The National Labor Relations Act of 1935 provides protections for unionizing employees through Section 7 rights, which says among other things that companies cannot "threaten employees with adverse consequences" if they support a union or "promise employees benefits if they reject a union."

But according to Risa Lieberwitz, a professor of labor and employment law at Cornell University, the way the law is written and interpreted still allows companies to oppose union efforts.

“Employers use the weaknesses in the law as ways to engage in very vociferous anti-union campaigns that stay on the lawful side of being very anti-union,” Lieberwitz said. “They do it because they want to interrupt the momentum of employees unionizing, and they also do it because the law isn't strong enough to create disincentives to their engaging in those kinds of campaigns.”

In 2021, the Biden administration appointed a new general counsel to the NLRB, Jennifer Abruzzo. It’s been seen as an encouraging move for workers' rights and pro-union advocates across the country.

Despite attempts from Starbucks to slow down unionization, the efforts at Kansas City stores continue moving forward.

The Starbucks store at 39th Street in Independence is scheduled to learn the results of their unionization vote Tuesday. If organizers win, it would become the second unionized store in the region.

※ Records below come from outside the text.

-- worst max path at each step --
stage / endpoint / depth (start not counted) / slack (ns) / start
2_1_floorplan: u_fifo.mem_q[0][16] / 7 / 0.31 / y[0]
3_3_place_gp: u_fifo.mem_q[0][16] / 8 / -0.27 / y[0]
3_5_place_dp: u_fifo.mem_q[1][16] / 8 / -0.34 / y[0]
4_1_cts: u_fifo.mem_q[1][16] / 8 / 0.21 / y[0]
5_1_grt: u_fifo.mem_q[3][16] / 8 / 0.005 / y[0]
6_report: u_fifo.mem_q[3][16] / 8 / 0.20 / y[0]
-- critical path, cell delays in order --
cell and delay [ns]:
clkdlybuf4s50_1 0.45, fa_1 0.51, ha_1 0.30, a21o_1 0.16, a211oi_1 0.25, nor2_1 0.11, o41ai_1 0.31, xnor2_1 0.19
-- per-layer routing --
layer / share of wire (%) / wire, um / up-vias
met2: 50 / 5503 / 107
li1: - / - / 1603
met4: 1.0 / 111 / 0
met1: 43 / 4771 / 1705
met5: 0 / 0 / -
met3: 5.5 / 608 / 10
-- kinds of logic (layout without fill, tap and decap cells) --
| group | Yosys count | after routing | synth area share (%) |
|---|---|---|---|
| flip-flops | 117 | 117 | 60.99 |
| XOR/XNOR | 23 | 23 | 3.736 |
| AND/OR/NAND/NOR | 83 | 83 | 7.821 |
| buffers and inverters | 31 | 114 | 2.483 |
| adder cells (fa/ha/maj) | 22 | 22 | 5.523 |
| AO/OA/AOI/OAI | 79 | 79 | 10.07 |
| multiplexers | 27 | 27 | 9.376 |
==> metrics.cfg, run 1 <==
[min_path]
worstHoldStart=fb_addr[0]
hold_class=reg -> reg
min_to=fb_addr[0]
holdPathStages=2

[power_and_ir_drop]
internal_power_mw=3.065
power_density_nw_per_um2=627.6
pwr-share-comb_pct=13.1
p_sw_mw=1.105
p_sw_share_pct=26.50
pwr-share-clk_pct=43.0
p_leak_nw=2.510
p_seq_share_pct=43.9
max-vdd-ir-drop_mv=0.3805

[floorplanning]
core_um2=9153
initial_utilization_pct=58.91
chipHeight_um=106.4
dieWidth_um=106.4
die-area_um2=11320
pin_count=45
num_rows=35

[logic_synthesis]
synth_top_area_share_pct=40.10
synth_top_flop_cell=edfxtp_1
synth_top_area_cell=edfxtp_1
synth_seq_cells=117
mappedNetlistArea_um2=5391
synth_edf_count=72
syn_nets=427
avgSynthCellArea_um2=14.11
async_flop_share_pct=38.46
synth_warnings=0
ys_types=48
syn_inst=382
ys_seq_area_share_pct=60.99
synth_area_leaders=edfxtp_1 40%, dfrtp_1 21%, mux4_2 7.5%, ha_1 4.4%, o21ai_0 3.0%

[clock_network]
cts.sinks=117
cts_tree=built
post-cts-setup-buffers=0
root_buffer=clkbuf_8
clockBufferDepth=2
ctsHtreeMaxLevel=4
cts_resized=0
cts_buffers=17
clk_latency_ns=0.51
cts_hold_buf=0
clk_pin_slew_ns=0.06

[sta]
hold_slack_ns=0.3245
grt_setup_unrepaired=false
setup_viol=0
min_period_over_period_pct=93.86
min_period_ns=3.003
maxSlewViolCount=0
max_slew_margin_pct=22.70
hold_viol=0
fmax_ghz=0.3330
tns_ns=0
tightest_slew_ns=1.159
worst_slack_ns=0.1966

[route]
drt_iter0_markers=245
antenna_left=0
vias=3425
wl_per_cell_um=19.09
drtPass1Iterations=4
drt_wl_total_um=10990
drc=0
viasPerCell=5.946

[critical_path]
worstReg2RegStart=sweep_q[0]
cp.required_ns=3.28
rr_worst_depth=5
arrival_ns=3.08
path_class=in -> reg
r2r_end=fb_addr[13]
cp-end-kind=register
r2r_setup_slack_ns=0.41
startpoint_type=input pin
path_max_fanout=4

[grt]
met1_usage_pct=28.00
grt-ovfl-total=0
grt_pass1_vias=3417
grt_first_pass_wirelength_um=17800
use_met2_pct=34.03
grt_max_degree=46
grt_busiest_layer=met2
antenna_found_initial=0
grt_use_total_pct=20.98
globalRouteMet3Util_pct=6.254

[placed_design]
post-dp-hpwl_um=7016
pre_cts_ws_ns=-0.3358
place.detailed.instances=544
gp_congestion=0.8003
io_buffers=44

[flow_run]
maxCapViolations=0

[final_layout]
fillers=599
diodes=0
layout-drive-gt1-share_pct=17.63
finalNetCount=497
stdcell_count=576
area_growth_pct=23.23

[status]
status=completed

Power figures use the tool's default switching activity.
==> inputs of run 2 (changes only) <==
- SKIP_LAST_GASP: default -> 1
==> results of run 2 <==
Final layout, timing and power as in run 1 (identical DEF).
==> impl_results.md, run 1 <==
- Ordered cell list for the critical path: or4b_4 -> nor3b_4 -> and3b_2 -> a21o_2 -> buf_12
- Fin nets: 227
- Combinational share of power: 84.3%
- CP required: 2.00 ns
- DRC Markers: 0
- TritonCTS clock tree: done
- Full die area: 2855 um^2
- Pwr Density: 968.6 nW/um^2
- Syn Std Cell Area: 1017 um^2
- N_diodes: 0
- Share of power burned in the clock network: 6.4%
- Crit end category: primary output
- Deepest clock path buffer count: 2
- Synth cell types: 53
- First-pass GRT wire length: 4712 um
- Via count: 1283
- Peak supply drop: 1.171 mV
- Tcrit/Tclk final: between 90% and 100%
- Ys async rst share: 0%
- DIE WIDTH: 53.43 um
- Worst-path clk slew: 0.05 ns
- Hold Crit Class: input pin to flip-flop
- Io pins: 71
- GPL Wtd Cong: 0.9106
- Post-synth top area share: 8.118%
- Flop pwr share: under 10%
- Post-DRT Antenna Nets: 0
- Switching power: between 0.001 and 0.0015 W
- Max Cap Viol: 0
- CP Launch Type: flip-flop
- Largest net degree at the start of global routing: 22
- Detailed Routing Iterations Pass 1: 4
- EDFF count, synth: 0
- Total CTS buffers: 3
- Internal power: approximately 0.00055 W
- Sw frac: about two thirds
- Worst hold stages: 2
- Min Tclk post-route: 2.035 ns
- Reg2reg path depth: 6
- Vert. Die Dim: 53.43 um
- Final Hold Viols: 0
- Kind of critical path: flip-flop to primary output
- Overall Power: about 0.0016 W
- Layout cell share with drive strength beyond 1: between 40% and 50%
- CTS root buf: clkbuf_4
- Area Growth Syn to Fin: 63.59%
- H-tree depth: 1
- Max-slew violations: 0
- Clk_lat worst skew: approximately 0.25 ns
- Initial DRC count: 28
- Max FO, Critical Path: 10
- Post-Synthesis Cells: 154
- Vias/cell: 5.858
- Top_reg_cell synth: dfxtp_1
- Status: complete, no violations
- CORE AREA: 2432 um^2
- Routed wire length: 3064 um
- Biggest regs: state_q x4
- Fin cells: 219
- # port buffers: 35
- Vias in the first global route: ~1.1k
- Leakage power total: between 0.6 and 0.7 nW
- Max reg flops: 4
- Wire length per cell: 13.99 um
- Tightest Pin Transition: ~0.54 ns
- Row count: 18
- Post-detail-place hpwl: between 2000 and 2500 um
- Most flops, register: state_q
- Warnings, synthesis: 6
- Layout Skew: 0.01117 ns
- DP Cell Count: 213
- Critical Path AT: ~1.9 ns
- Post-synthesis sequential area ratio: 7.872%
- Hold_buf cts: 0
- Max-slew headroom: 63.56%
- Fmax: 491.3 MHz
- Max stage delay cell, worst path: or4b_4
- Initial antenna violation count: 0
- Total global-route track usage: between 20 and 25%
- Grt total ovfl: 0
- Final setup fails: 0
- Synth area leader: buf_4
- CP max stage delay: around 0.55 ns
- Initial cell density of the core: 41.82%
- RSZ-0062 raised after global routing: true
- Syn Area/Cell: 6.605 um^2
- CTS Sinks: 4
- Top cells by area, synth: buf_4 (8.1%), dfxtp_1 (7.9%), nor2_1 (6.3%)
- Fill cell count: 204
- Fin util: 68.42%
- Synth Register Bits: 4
## config.mk

```make
export PLATFORM = sky130hd
export DESIGN_NAME = load_store_unit
export DESIGN_NICKNAME = d
export VERILOG_FILES = /design/src/rtl/load_store_unit.sv
export SDC_FILE = /design/constraint.sdc
export NUM_CORES = 1
export LEC_CHECK = 0
export CAP_MARGIN = 25
export CORE_MARGIN = 2
export CORE_UTILIZATION = 44
export CTS_CLUSTER_DIAMETER = 60
export DETAILED_ROUTE_END_ITERATION = 12
export PLACE_DENSITY = 0.78
export SLEW_MARGIN = 20
export SYNTH_ARGS = -nofsm -noshare
export SYNTH_HDL_FRONTEND = slang
export SYNTH_SLANG_ARGS = --single-unit
```

## constraint.sdc

```tcl
create_clock -name clk -period 1.85 [get_ports clk]
set_input_delay 0.2775 -clock clk [delete_from_list [all_inputs] [get_ports clk]]
set_output_delay 0.2775 -clock clk [all_outputs]
set_load 0.1 [all_outputs]
```

## src/rtl/load_store_unit.sv

```systemverilog
`default_nettype none
// ============================================================================
// Module   : load_store_unit
// Purpose  : RV32I load/store sequencer between the execute stage and a
//            gnt/rvalid memory port. Define LSU_MISALIGN_CHECK_EN to reject
//            misaligned accesses and illegal funct3 codes.
// Revision : 1.0 - initial release
// ============================================================================
module load_store_unit #(
    parameter int WIDTH = 32
) (
    input  logic             clk,
    input  logic             rst,
    input  logic             req_valid,
    output logic             req_ready,
    input  logic             is_store,
    input  logic [2:0]       funct3,
    input  logic [WIDTH-1:0] addr,
    input  logic [WIDTH-1:0] store_data,
    output logic             mem_req,
    output logic             mem_we,
    output logic [WIDTH-1:0] mem_addr,
    output logic [3:0]       mem_wstrb,
    output logic [WIDTH-1:0] mem_wdata,
    input  logic             mem_gnt,
    input  logic             mem_rvalid,
    input  logic [WIDTH-1:0] mem_rdata,
    output logic             resp_valid,
    output logic [WIDTH-1:0] load_data,
    output logic             misaligned,
    output logic             busy
);

    typedef enum logic [1:0] {
        S_IDLE = 2'd0,
        S_REQ  = 2'd1,
        S_WAIT = 2'd2,
        S_DONE = 2'd3
    } state_t;

    state_t           r_state;
    state_t           w_next;
    logic             r_is_store;
    logic [2:0]       r_funct3;
    logic [WIDTH-1:0] r_addr;
    logic [WIDTH-1:0] r_sdata;
    logic [WIDTH-1:0] r_load_data;
    logic             r_misaligned;

    logic             w_accept;
    logic             w_reject;
    logic             w_byte;
    logic             w_half;
    logic [1:0]       w_lane;
    logic [15:0]      w_low;
    logic [WIDTH-1:0] w_load_ext;

    assign w_accept = req_valid && (r_state == S_IDLE);

`ifdef LSU_MISALIGN_CHECK_EN
    logic w_in_byte;
    logic w_in_half;
    logic w_in_word;

    always_comb begin
        w_in_byte = (funct3 == 3'b000) || (!is_store && (funct3 == 3'b100));
        w_in_half = (funct3 == 3'b001) || (!is_store && (funct3 == 3'b101));
        w_in_word = (funct3 == 3'b010);
        w_reject  = !(w_in_byte || w_in_half || w_in_word)
                  || (w_in_half && addr[0])
                  || (w_in_word && (addr[1:0] != 2'b00));
    end
`else
    assign w_reject = 1'b0;
`endif

    // Size decode of the latched access; anything not byte/half is a word.
    always_comb begin
        w_byte = (r_funct3 == 3'b000) || (!r_is_store && (r_funct3 == 3'b100));
        w_half = (r_funct3 == 3'b001) || (!r_is_store && (r_funct3 == 3'b101));
        w_lane = 2'b00;
        if (w_byte) begin
            w_lane = r_addr[1:0];
        end else if (w_half) begin
            w_lane = {r_addr[1], 1'b0};
        end
    end

    always_comb begin
        w_low      = 16'(mem_rdata >> {w_lane, 3'b000});
        w_load_ext = mem_rdata;
        if (w_byte) begin
            w_load_ext = {{24{!r_funct3[2] && w_low[7]}}, w_low[7:0]};
        end else if (w_half) begin
            w_load_ext = {{16{!r_funct3[2] && w_low[15]}}, w_low[15:0]};
        end
    end

    always_comb begin
        w_next = r_state;
        case (r_state)
            S_IDLE: if (w_accept) w_next = w_reject ? S_DONE : S_REQ;
            S_REQ:  if (mem_gnt) w_next = r_is_store ? S_DONE : S_WAIT;
            S_WAIT: if (mem_rvalid) w_next = S_DONE;
            S_DONE: w_next = S_IDLE;
            default: w_next = S_IDLE;
        endcase
    end

    // Memory-side outputs are forced to zero outside the request phase.
    always_comb begin
        mem_req   = (r_state == S_REQ);
        mem_we    = 1'b0;
        mem_addr  = '0;
        mem_wstrb = 4'b0000;
        mem_wdata = '0;
        if (r_state == S_REQ) begin
            mem_addr = {r_addr[WIDTH-1:2], 2'b00};
            if (r_is_store) begin
                mem_we = 1'b1;
                if (w_byte) begin
                    mem_wstrb = 4'b0001 << w_lane;
                    mem_wdata = {4{r_sdata[7:0]}};
                end else if (w_half) begin
                    mem_wstrb = 4'b0011 << w_lane;
                    mem_wdata = {2{r_sdata[15:0]}};
                end else begin
                    mem_wstrb = 4'b1111;
                    mem_wdata = r_sdata;
                end
            end
        end
    end

    always_ff @(posedge clk) begin
        if (rst) begin
            r_state      <= S_IDLE;
            r_is_store   <= 1'b0;
            r_funct3     <= 3'b000;
            r_addr       <= '0;
            r_sdata      <= '0;
            r_load_data  <= '0;
            r_misaligned <= 1'b0;
        end else begin
            r_state <= w_next;
            if (w_accept) begin
                r_is_store <= is_store;
                r_funct3   <= funct3;
                r_addr     <= addr;
                r_sdata    <= store_data;
            end
            // Result registers change only on entry to DONE, so they hold between responses.
            if (w_accept && w_reject) begin
                r_load_data  <= '0;
                r_misaligned <= 1'b1;
            end
            if ((r_state == S_REQ) && mem_gnt && r_is_store) begin
                r_load_data  <= '0;
                r_misaligned <= 1'b0;
            end
            if ((r_state == S_WAIT) && mem_rvalid) begin
                r_load_data  <= w_load_ext;
                r_misaligned <= 1'b0;
            end
        end
    end

    assign req_ready  = (r_state == S_IDLE);
    assign busy       = (r_state != S_IDLE);
    assign resp_valid = (r_state == S_DONE);
    assign load_data  = r_load_data;
    assign misaligned = r_misaligned;

endmodule

`default_nettype wire

```

# Word-level counts from Yosys, hierarchy flattened
# Index checks and enable logic that the tools add are counted.
# W data, S select, Z words.
dict set report word_totals {
  ff_bits 102
  output_inout_bits 106
  wordCells 57
}
dict set report op_classes {
  n_eq_ne 9
  n_shift 3
  mux 22
  n_reduce_logical 17
}
# cell count
set op_table {}
lappend op_table {{$mux W32} 9}
lappend op_table {{$shr A32 B5 Y16} 1}
lappend op_table {{$mux W4} 4}
lappend op_table {{$mux W2} 5}
lappend op_table {{$logic_and A1 B1 Y1} 8}
lappend op_table {{$pmux W2 S4} 1}
lappend op_table {{$eq A3 B3 Y1 const B} 2}
lappend op_table {{$eq A2 B2 Y1 const B} 2}
lappend op_table {{$ne A2 B1 Y1 const B} 2}
lappend op_table {{$reduce_bool A2 Y1} 2}
lappend op_table {{$shl A1 B2 Y4 const A} 1}
lappend op_table {{$shl A2 B2 Y4 const A} 1}
lappend op_table {{$eq A3 B1 Y1 const B} 1}
lappend op_table {{$logic_not A3 Y1} 1}
lappend op_table {{$mux W1} 3}
lappend op_table {{$reduce_and A3 Y1} 1}
lappend op_table {{$eq A2 B1 Y1 const B} 1}
lappend op_table {{$logic_not A1 Y1} 2}
lappend op_table {{$logic_not A2 Y1} 1}
lappend op_table {{$logic_or A1 B1 Y1} 2}
lappend op_table {{$ne A2 B2 Y1 const B} 1}

# Depth between registers and ports, before layout
dict set report depth {
  word_depth 10
  depth_mapped 8
  depth_no_buf 6
}

# Least setup slack after synthesis
# Ideal clock, no wire load.
dict set report synth_path {
  path_kind {register to output}
  from {register r_state[1]}
  to {output mem_wdata[24]}
  t_arrival_ns 3.899
  path_slack_ns -2.326
  path_stages_with_launch 6
  n_path_buf 1
  path_cell_list {dfxtp_1 > inv_1 > ha_1 > nand2_1 > clkbuf_1 > a211oi_1}
}
dict set report synth_via {
  elab_chain_len 2
}
# element line
set synth_lines {}
lappend synth_lines {{start: declaration} 41} ;# state_t r_state;
lappend synth_lines {{start signal: assignment} 145} ;# r_state <= w_next;
lappend synth_lines {{$eq A2 B1 Y1} n/a}
lappend synth_lines {{named net mem_req} 20} ;# output logic mem_req,
lappend synth_lines {{$mux W32} 117} ;# if (r_state == S_REQ) begin
lappend synth_lines {{end: declaration} 24} ;# output logic [WIDTH-1:0] mem_wdata,
# The timed path passes the listed nets, and every way through them passes these cells.

# Final worst setup path
dict set report layout_path {
  from {register r_is_store}
  to {output mem_wdata[13]}
}
dict set report layout_via {
  elab_chain_len 6
}
# element line
set layout_lines {}
lappend layout_lines {{start: declaration} 43} ;# logic r_is_store;
lappend layout_lines {{start signal: assignment} 147} ;# r_is_store <= is_store;
lappend layout_lines {{$logic_not A1 Y1} 79} ;# w_byte = (r_funct3 == 3'b000) || (!r_is_store && (r_funct3 == 3'b100));
lappend layout_lines {{$logic_and A1 B1 Y1} 79}
lappend layout_lines {{$logic_or A1 B1 Y1} 79}
lappend layout_lines {{$mux W32} 121} ;# if (w_byte) begin
lappend layout_lines {{$mux W32 *} 119} ;# if (r_is_store) begin
lappend layout_lines {{$mux W32 *} 117}
# Mark *: on every way between the ends. The rest lies on a longest branch, timed or not.

==> run_results.csv <==
group,metric,value,unit
global_routing,antenna_found_initial,1,
detailed_routing,dr_total_vias,6557,
cts,clock_sinks,102,
detailed_routing,ant_nets,0,
global_routing,grt_use_total,0.3183,
run_status,status,"complete, but fails checks",
sta,drv_slew,0,
critical_path,cp_num_buf_inv,3,
die,std_cell_rows,40,
cts,numCtsBuffers,9,
die,die_y,114.6,um
logic_synthesis,synth_area,0.005378,mm2
critical_path,crit_path_start_kind,"register",
sta,clock_skew,11.59,ps
sta,period_needed,2109,ps
critical_path,critPathMaxFanout,5,
die,num_io_pins,211,
cts,cts_root_buf,"clkbuf_16",
logic_synthesis,yosysSeqAreaShare,0.3797,
sta,setup_viol,71,
logic_synthesis,async_flop_share,0,
cts,cts_buffer_depth,2,
logic_synthesis,yosys_warnings,0,
detailed_routing,vias_per_cell,5.939,
global_routing,grt_pass1_vias,6334,
placement,dpl_cell_area,0.008781,mm2
cells_and_area,fin_nets,1062,
detailed_routing,totalWireLength,23.43,mm
die,initial_core_util,0.4496,
detailed_routing,wl_per_cell,21.22,um
placement,io_buffers,207,
detailed_routing,dr.first_iter.drc_count,676,
critical_path,critical_path_arrival,1830,ps
critical_path,reg2reg_depth,9,
cts,path_clk_slew,70,ps
cells_and_area,layout-drive-gt1-share,0.3556,
critical_path,cp_num_cells,6,
power_and_ir_drop,total_power,11.53,mW
logic_synthesis,synthFlopType,"dfxtp_1",
sta,fmax,474.3,MHz
power_and_ir_drop,leakage,3.749,nW
worst_hold_path,min_path_cells,2,
sta,hold_violations,0,
die,die_area,0.01312,mm2
run,drv_cap,0,
logic_synthesis,synth_top_area_share,0.3797,
critical_path,criticalPathCategory,"reg2out",
logic_synthesis,synth.avg_cell_area,7.564,um2
sta,max_slew.worst_pin.slew,772.6,ps
die,core,0.01196,mm2
cells_and_area,syn2layout_area_growth,85.57,%
cts,clkLatencyLatePin,360,ps
logic_synthesis,yosys.cell_types.count,39,
global_routing,grt_overflow,0,
logic_synthesis,synth-seq-cells,102,
global_routing,grt_pass1_wl,32.42,mm
detailed_routing,drc,0,
sta,min_period_over_period,1.140,
critical_path,endpoint_kind,"output pin",
sta,relSlewSlack,0.4850,
run_status,failed_checks,"setup timing",
worst_hold_path,min_path_type,"in2reg",
cells_and_area,fin_area,0.009980,mm2
die,die_w,114.6,um
critical_path,crit_top_cell,"buf_12",
cts,cts_tree,"built",
critical_path,required,1570,ps
detailed_routing,drt_pass1_iterations,5,
cts,htree_levels,3,
critical_path,path_delay_family,"buffers and inverters",
sta,grt_setup_unrepaired,"true",
critical_path,cp_cell_sequence,"buf_12, a211oi_4, buf_6, nand2_2, a21oi_4, buf_12",
power_and_ir_drop,powerDensity,1155,mW/mm2
placement,dpl.hpwl,13.91,mm
logic_synthesis,syn_inst,711,
placement,gp_congestion,0.8702,
power_and_ir_drop,ir_drop,0.7078,mV
critical_path,cpMaxStageDelayCell,"dfxtp_4",
logic_synthesis,synth_edf_count,0,
critical_path,slowest_delay,370,ps
logic_synthesis,synth.top_cells.by_area,"dfxtp_1 (38%), nand2_1 (12%), a21oi_1 (10%)",
sta,finalWorstSetupSlack,-258.6,ps
global_routing,grt_start_max_net_pins,70,
logic_synthesis,yosysTopAreaCell,"dfxtp_1",
## synth_stat cells, drive strengths merged, types with 2 or more instances
cell type	count
mux4	7
o21ai	10
ha	5
mux2	8
nor3	18
a32oi	8
nand3b	12
inv	28
o2111ai	2
nand3	8
dfxtp	102
a211oi	10
o31ai	32
nand2b	9
a21oi	108
mux2i	10
a22o	7
buf	25
nor2	30
and2	45
nand2	173
and3	9
a21o	2
clkbuf	34
## area by class of cell
type                            count  area, um2
Antenna cell                        1      2.502
Tap cell                          147      183.9
Timing Repair Buffer              285       3605
Clock buffer                       12      266.5
Multi-Input combinational cell    526       3704
Inverter                           28      120.1
Clock inverter                      3      42.54
Sequential cell                   102       2056
Fill cell                         672       1982
## metal layers
metal / part of all wire / GRT usage
met4: 0.055 / 0.1537
met5: 0 / 0
met3: 0.077 / 0.06670
met1: 0.36 / 0.3551
met2: 0.50 / 0.5736
## stage by stage
step                      setup TNS (ps)  cells  worst slack (ps)  hold WS (ps)  utilization
after floorplan                   -22440    713            -358.3         406.0            -
after global placement             -2057   1047            -172.3         437.0       0.7341
after detailed placement           -2930   1047            -223.7         443.7       0.7341
after CTS                          -3389   1088            -178.6         143.8       0.8054
after global routing               -8556   1104            -288.8         160.4       0.8343
final                              -6161   1104            -258.6         170.0       0.8343
## path summary, 6_finish.rpt
kind	from	to	slack (ps)
hold / removal	rst	r_addr[1]	170
setup reg to reg	r_state[1]	load_data[16]	-50
hold reg to reg	r_addr[3]	r_addr[3]	460
setup / recovery	r_is_store	mem_wdata[13]	-260
## where the power goes
part	internal, mW	switching [mW]	total (mW)	leakage (nW)
Sequential	2.59	0.356	2.95	0.836
Combinational	2.45	4.11	6.56	2.76
Clock	1.15	0.866	2.02	0.151
## worst register-to-register path: cells and delay by family, from the launching register on
| family | cells | cell delay (ps) |
|---|---|---|
| compound gates | 3 | 590 |
| buf+inv | 4 | 480 |
| flops | 1 | 380 |
| fa+ha+maj | 1 | 180 |
| simple gates | 1 | 180 |
## placed cells by master, fill, tap and decap left out, types with 7 or more instances in the layout
cell type / Yosys / layout
and2_1: 45 / 15
a22o_1: 7 / 7
nand3_1: 8 / 8
nand2_1: 171 / 154
and2_4: 0 / 30
clkdlybuf4s50_1: 0 / 103
nor3_1: 18 / 12
nand2_2: 1 / 9
buf_6: 0 / 13
mux4_2: 7 / 7
mux2i_1: 10 / 7
nand3b_1: 12 / 12
buf_12: 0 / 84
mux2_2: 8 / 8
nor2_1: 30 / 27
a21oi_1: 107 / 86
a32oi_1: 8 / 8
and3_4: 0 / 8
dfxtp_1: 102 / 95
o31ai_1: 32 / 29
inv_1: 28 / 22
a211oi_4: 0 / 9
nand2b_1: 9 / 8
nand2_4: 1 / 9
a21oi_4: 1 / 21
buf_4: 7 / 77
clkbuf_16: 0 / 13
## logic make-up after synthesis
group,after synthesis,synth area share
adders and majority gates,5,0.01163
buffers and inverters,87,0.06980
other,1,0.0006973
DFF,102,0.3797
muxes,25,0.06468
and+or+nand+nor,306,0.2604
AOI/OAI and AO/OA,185,0.2131
## registers in the layout, summed over array words and instances, names as in the netlist
register	flops
r_addr	32
r_sdata	32
load_data	32
r_state	2
r_is_store	1
r_funct3	3
## timing repair
action	CTS	global route
hold buffers	0	0
pin swaps	26	51
setup endpoints to repair	90	58
gates resized for setup	76	52
cloned	4	5
setup buffers	22	14
No activity file was read; power rests on OpenSTA's default activity.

“We really do think that through our unionization effort, we're not only going to improve the working conditions of the store, we're also going to improve how we do our jobs,” says barista CJ Miller. “We really do feel like it is a movement that can help all sides.”

Miller is optimistic about their chances, and he says that regardless of the outcome of the vote, the union effort will be remembered as a movement that improved the lives of workers like him.

“The movement sparked really by the workers in Buffalo has led to the other workers in fast food and service in the service industry to stand up and say that we're not going to take the abuse that we've been facing anymore, and that we're going to make our lives better for our futures,” Miller says.